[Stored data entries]
╭──

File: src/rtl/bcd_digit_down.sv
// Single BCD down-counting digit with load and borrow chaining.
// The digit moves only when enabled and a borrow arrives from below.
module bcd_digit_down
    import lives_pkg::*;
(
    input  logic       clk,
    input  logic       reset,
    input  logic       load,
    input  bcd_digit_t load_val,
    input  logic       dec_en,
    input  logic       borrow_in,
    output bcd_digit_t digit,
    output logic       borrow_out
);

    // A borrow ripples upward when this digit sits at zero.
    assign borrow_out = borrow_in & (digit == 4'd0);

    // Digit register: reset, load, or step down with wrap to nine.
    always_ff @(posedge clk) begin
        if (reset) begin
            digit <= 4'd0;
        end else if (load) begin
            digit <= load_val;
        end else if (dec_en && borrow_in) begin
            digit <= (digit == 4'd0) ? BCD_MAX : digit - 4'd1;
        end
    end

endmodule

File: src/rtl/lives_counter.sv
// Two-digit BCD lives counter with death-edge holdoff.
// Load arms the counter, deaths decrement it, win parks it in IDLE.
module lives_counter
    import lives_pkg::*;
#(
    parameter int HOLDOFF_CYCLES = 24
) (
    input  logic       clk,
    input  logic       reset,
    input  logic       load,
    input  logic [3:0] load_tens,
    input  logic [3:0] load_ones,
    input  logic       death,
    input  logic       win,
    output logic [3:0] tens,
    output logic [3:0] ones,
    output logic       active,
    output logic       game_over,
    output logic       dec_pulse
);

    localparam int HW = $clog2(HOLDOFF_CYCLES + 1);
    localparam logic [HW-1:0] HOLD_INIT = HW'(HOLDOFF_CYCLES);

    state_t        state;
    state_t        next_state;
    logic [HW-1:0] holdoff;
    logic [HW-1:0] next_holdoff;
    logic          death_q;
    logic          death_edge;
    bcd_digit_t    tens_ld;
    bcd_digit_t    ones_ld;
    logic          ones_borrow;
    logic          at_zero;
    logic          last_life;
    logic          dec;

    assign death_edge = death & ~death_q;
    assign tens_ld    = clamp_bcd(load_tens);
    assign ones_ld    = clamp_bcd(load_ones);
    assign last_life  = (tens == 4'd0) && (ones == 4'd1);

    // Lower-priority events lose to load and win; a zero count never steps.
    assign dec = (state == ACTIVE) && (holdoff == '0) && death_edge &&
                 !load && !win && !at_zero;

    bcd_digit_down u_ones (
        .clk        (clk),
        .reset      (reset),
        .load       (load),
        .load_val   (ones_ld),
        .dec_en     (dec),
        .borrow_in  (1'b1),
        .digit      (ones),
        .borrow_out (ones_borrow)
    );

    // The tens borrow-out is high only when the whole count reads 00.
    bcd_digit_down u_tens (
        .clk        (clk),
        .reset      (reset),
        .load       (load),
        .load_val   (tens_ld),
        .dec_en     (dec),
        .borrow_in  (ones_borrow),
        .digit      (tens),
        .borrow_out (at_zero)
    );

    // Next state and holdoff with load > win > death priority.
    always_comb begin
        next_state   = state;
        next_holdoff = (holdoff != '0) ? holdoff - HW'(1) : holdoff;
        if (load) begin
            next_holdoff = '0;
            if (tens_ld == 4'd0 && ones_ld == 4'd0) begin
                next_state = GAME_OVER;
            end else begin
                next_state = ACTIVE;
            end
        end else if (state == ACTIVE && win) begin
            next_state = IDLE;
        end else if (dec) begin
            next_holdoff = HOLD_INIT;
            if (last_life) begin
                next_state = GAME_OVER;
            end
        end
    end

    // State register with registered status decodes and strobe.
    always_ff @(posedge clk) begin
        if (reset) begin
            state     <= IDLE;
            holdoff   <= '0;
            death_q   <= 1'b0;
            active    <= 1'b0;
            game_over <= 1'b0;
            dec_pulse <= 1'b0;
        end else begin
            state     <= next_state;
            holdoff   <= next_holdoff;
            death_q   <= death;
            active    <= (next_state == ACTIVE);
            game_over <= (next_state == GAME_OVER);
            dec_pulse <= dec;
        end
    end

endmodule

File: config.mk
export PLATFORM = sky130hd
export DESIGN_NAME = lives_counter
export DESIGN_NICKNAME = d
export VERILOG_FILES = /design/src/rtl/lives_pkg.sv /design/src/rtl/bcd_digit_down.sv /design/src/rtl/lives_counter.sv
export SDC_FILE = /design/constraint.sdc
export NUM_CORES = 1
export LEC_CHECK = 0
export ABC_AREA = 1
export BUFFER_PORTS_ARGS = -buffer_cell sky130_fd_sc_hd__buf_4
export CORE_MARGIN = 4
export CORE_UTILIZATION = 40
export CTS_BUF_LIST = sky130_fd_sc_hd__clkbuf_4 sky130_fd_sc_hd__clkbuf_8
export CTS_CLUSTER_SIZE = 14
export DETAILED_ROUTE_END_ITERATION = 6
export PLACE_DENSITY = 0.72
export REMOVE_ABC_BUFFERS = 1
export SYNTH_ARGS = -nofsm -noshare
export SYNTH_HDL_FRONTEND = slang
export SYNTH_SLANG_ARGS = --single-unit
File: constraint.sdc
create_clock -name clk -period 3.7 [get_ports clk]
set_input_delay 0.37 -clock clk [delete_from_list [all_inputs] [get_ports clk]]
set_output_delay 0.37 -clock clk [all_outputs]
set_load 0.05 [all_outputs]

╰──
╭──

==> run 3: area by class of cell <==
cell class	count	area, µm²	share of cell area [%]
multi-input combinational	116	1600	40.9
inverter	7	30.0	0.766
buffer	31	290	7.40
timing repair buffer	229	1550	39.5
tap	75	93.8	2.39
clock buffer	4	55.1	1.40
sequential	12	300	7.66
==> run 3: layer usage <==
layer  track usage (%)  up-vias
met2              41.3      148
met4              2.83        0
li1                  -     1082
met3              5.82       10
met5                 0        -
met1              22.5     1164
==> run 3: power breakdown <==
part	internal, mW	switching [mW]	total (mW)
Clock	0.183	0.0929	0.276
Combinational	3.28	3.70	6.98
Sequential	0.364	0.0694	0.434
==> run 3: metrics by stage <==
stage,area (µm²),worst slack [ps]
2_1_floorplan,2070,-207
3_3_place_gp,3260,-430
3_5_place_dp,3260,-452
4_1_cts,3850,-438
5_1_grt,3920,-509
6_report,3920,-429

╰──

Using the data above, reproduce exactly the lines from the line that contains "3_3_place_gp,3260,-430" through the line that contains "6_report,3920,-429", including both.

3_3_place_gp,3260,-430
3_5_place_dp,3260,-452
4_1_cts,3850,-438
5_1_grt,3920,-509
6_report,3920,-429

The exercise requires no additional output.